Represores se negaron a declarar en el juicio que se les sigue en Catamarca
Los represores Carlos Alberto Lucena y Juan Daniel Rauzzino, imputados por delitos de lesa humanidad en Catamarca durante la dictadura militar se negaron a declarar hoy, en la segunda jornada del juicio en su contra.
El juicio se reanudó a las 9.55 y se les dió a los imputados, que se desempeñaron en Catamarca entre 1976 y 1977, la posibilidad de declarar, pero ambos optaron por guardar silencio.
Lucena y Rauzzino se desempeñaban en Catamarca cuando se produjo la privación ilegítima de la libertad y desaparición forzosa de los catamarqueños Francisco Gregorio Ponce, su hermano Julio Genaro Burgos, Griselda del Huerto Ponce y Nelly Yolanda Borda, respectivamente.

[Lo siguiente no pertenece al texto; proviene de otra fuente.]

This design comes from an exercise in tuning for small area on the open sky130 flow, not from production work. Only simulation tests tie the RTL to the original design; equivalence was not proved. Power figures rest on the tool's default switching activity, not on a simulated workload. The flow treats the clock pin as an ideal source, which a real chip does not have.

raven:
==> module canny_top, before the edit <==
module canny_top #(
    parameter IMG_W = 256
)(
    input  wire        clk,
    input  wire        rst,
    input  wire [7:0]  pixel_in,
    output wire        out_valid,
    output wire [7:0]  pixel_out
);
    function [11:0] rca;
        input [11:0] a, b;
        input        cin;
        integer i;
        reg c;
        begin
            c = cin;
            for (i = 0; i < 12; i = i + 1) begin
                rca[i] = a[i] ^ b[i] ^ c;
                c = (a[i] & b[i]) | (a[i] & c) | (b[i] & c);
            end
        end
    endfunction
    reg  [7:0] col;
    reg  [2:0] row;
    wire [10:0] cnt = {row, col};
    always @(posedge clk) begin
        if (rst) begin
            col <= 8'd1;
            row <= 3'd0;
        end else begin
            col <= col + 8'd1;
            if (col == 8'd255 && row != 3'd7)
                row <= row + 3'd1;
        end
    end
    reg [8*767-1:0] xc;
    always @(posedge clk)
        xc <= {xc[8*766-1:0], rst ? 8'd0 : pixel_in};    
    localparam [1:0] C_H = 2'd0,    
                     C_D = 2'd1,    
                     C_V = 2'd2,    
                     C_W = 2'd3;    
    wire [9:0] mh_l;
    wire [1:0] cls_l;
    sobel_unit sob_l (
        .clk(clk),
        .x_top(xc[8*512-1 -: 8]), .x_mid(xc[8*256-1 -: 8]), .x_bot(pixel_in),
        .mh(mh_l), .cls(cls_l)
    );
    wire [9:0] mh_u;
    wire [1:0] cls_u;
    sobel_unit sob_u (
        .clk(clk),
        .x_top(xc[8*767-1 -: 8]), .x_mid(xc[8*511-1 -: 8]), .x_bot(xc[8*255-1 -: 8]),
        .mh(mh_u), .cls(cls_u)
    );
    wire valid_l_s = (cnt >= 11'd514) && (col != 8'd0) && (col != 8'd1);
    wire valid_u_s = (cnt >= 11'd769) && (col != 8'd255) && (col != 8'd0);
    reg [9:0] hl0;
    reg [9:0] hu0, hu1, hu2;
    reg [1:0] zl0, zl1;
    reg [1:0] zu0, zu1, zu2, zu3;
    always @(posedge clk) begin
        if (rst)
            hl0 <= 10'd0;
        else if (valid_l_s)
            hl0 <= mh_l;
        if (rst)
            hu0 <= 10'd0;
        else if (valid_u_s)
            hu0 <= mh_u;
        if (valid_l_s)
            zl0 <= cls_l;
        if (valid_u_s)
            zu0 <= cls_u;
        hu1 <= hu0; hu2 <= hu1;
        zl1 <= zl0;
        zu1 <= zu0; zu2 <= zu1; zu3 <= zu2;
    end
    wire l_ge_u1 = hl0 >= hu1;      
    wire u1_ge_l = hu1 >= hl0;
    wire l_ge_u2 = hl0 >= hu2;      
    wire u2_ge_l = hu2 >= hl0;
    wire u0_ge_l = hu0 >= hl0;      
    wire u0_ge_u1 = hu0 >= hu1;     
    wire u1_ge_u0 = hu1 >= hu0;
    reg [1:0] dl_ok;     
    reg       dn_ok;     
    reg       rt_ok;     
    reg [1:0] lt_ok;     
    always @(posedge clk) begin
        dl_ok <= {dl_ok[0], u0_ge_l};
        dn_ok <= u1_ge_l;
        rt_ok <= u1_ge_u0;
        lt_ok <= {lt_ok[0], u0_ge_u1};
    end
    wire up_chk = (zl1 == C_V) ? l_ge_u1 :
                  (zl1 == C_D) ? l_ge_u2 : 1'b1;
    reg [256:0] up_ok;          
    always @(posedge clk)
        up_ok <= {up_ok[255:0], up_chk};
    wire [9:0] hq = hu2;        
    reg        chk;
    always @* begin
        case (zu3)              
            C_H:     chk = lt_ok[1] & rt_ok;       
            C_W:     chk = rt_ok & dl_ok[1];       
            C_V:     chk = up_ok[256] & dn_ok;     
            default: chk = up_ok[256] & u2_ge_l;   
        endcase
    end
    wire alive = (cnt == 11'd772) || chk;
    wire       valid_n = (col != 8'd254) && (col != 8'd255) && (cnt >= 11'd772);
    wire [7:0] clip_q  = (hq[9:7] != 3'd0) ? 8'hFF : {hq[6:0], 1'b0};
    wire [7:0] ns_new  = (valid_n && alive) ? clip_q : 8'd0;
    function [14:0] pair_code;
        input [7:0] m, t;
        begin
            if (m[0])
                pair_code = {2'b11, 5'b0, t};
            else if (t[0])
                pair_code = {2'b10, 6'b0, m[7:1]};
            else
                pair_code = {1'b0, m[7:1], t[7:1]};
        end
    endfunction
    function [7:0] pair_mid;
        input [14:0] c;
        pair_mid = c[14] ? (c[13] ? 8'hFF : {c[6:0], 1'b0}) : {c[13:7], 1'b0};
    endfunction
    function [7:0] pair_top;
        input [14:0] c;
        pair_top = c[14] ? (c[13] ? c[7:0] : 8'hFF) : {c[6:0], 1'b0};
    endfunction
    reg [15*256-1:0] ncc;       
    wire [14:0] code_j = ncc[15*256-1 -: 15];
    wire [7:0]  n_mid  = pair_mid(code_j);       
    wire [7:0]  n_top  = pair_top(code_j);       
    wire [7:0]  n_bot  = ns_new;                 
    always @(posedge clk)
        ncc <= {ncc[15*255-1:0], pair_code(n_bot, n_mid)};
    wire [11:0] s_1 = rca({4'b0, n_top}, {4'b0, n_mid}, 1'b0);
    wire [11:0] s_w = rca(s_1, {4'b0, n_bot}, 1'b0);
    wire [9:0] s_new = s_w[9:0];
    reg  [9:0] s1, s2;
    always @(posedge clk) begin
        s1 <= s_new;
        s2 <= s1;
    end
    wire [11:0] sum_1 = rca({2'b0, s_new}, {2'b0, s1}, 1'b0);
    wire [11:0] sum9 = rca(sum_1, {2'b0, s2}, 1'b0);
    wire [7:0]  din_nx  = (col == 8'd250) ? pair_mid(ncc[15*254-1 -: 15]) : n_mid;
    wire [11:0] din9_nx = rca({1'b0, din_nx, 3'b000}, {4'b0, din_nx}, 1'b0) + 12'd8;
    wire        ge_nx   = (sum9 <= din9_nx);
    reg         is_strong, is_weak;     
    wire valid_l = (col != 8'd251) && (col != 8'd252) && (cnt >= 11'd509);
    reg [259:0] hc;             
    reg [7:0]   hcol;
    reg         wrapped;
    reg         connected;
    wire dout = (col == 8'd253) ? hc[2] : hc[0];
    wire r_col  = (col == 8'd253 || col == 8'd254) ? hc[259] : hc[257];
    wire r_col1 = (col == 8'd253) ? hc[258] : hc[256];
    wire e_new  = is_strong | (is_weak & connected);
    always @(posedge clk) begin
        hc <= {hc[258:0], e_new};
        if (rst) begin
            is_strong <= 1'b0;
            is_weak   <= 1'b0;
        end else if (valid_l) begin
            is_strong <= (din_nx >= 8'd155) && ge_nx;
            is_weak   <= (din_nx >= 8'd130) && ge_nx;
        end
        if (rst) begin
            hcol    <= 8'd0;
            wrapped <= 1'b0;
        end else if (valid_l) begin
            connected <= ((hcol != 8'd0) & dout) |
                         (wrapped & r_col) |
                         (wrapped & (hcol != 8'd255) & r_col1);
            hcol <= hcol + 8'd1;
            if (hcol == 8'd255)
                wrapped <= 1'b1;
        end
    end
    assign out_valid = (cnt >= 11'd516) && (col != 8'd4) && (col != 8'd5);
    assign pixel_out = {8{hc[8]}};
endmodule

Según lo confirmó a Telam, el titular del Tribunal, Juan Carlos Reynaga, la jornada judicial de hoy continuará con la declaración de cinco testigos y se prevé que uno de ellos lo haga desde la Capital Federal, por el sistema de videoconferencia.

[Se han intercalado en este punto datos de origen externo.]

Background: an optimization exercise with open tools, aiming at small area. Do not read the settings as production practice. Function was checked by simulation only, so behaviour that the tests miss may differ from the original. Power is estimated from default activity; no workload was simulated.

## flow/design.v (module list and top-level ports; edited modules follow where they fit)
// module full_adder: 10 lines
// module memory_reg_16bit: 17 lines
// module adder_16bit: 26 lines
// module constant_multiplier_16bit_RSH1: 21 lines
// module constant_multiplier_16bit_1byroot2: 22 lines
// module butterfly1_FFT: 8 lines
// module butterfly2_FFT: 11 lines
// module complex_multiplier_FFT: 13 lines
// module delay_16bit_4unit: 11 lines
// module FFT_8point_16bit: 2724 lines
// module half_adder: 4 lines
module FFT_8point_16bit(
    input [15:0] x0,x1,x2,x3,x4,x5,x6,x7,
    input en,clk,rst,
    output [15:0] r7,r6,r5,r4,r3,r2,r1,r0,i7,i6,i5,i4,i3,i2,i1,i0);
  // ...
==> flow/run.sh <==
#!/bin/bash
# synth_recipe.tcl (not shown) runs the flow's synth.tcl, then flattens the netlist and writes it again
# the make line also repeats each setting of config.mk as NAME=value (left out here)
make -C /OpenROAD-flow-scripts/flow DESIGN_CONFIG=/design/flow/config.mk WORK_HOME=/design/flow/orfs CLKGATE_MAP_FILE= SYNTH_SCRIPT=/design/flow/synth_recipe.tcl finish
==> flow/config.mk <==
export PLATFORM = sky130hd
export DESIGN_NAME = FFT_8point_16bit
export DESIGN_NICKNAME = FFT_8point_16bit
export VERILOG_FILES = /design/flow/design.v
export SDC_FILE = /design/flow/constraint.sdc
export NUM_CORES = 4
export LEC_CHECK = 0
export CAP_MARGIN = 20
export CORE_MARGIN = 2
export CORE_UTILIZATION = 40
export SLEW_MARGIN = 20
export SYNTH_HIERARCHICAL = 1
==> flow/constraint.sdc <==
create_clock -name core_clock -period 8.5 [get_ports {clk}]
set_input_delay 1.7000 -clock core_clock [delete_from_list [all_inputs] [get_ports {clk}]]
set_output_delay 1.7000 -clock core_clock [all_outputs]
set_load 0.01 [all_outputs]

El debate oral y público se inició el lunes y el Tribunal Oral Federal rechazó por unanimidad el planteo de nulidad formulado por el defensor de los ex jefes militares, Lucio Montero.
Lucena y Rauzzino llegaron al juicio oral inculpados como presuntos autores de los delitos de privación ilegítima de la libertad y la desaparición forzada de personas en tres hechos, ocurridos entre abril de 1976 y enero de 1977.
En este proceso también iba a ser juzgado Luciano Benjamín Menéndez, ex comandante del 3er. Cuerpo de Ejército y con responsabilidad jurisdiccional sobre Catamarca, pero por razones de salud fue apartado de esta instancia judicial.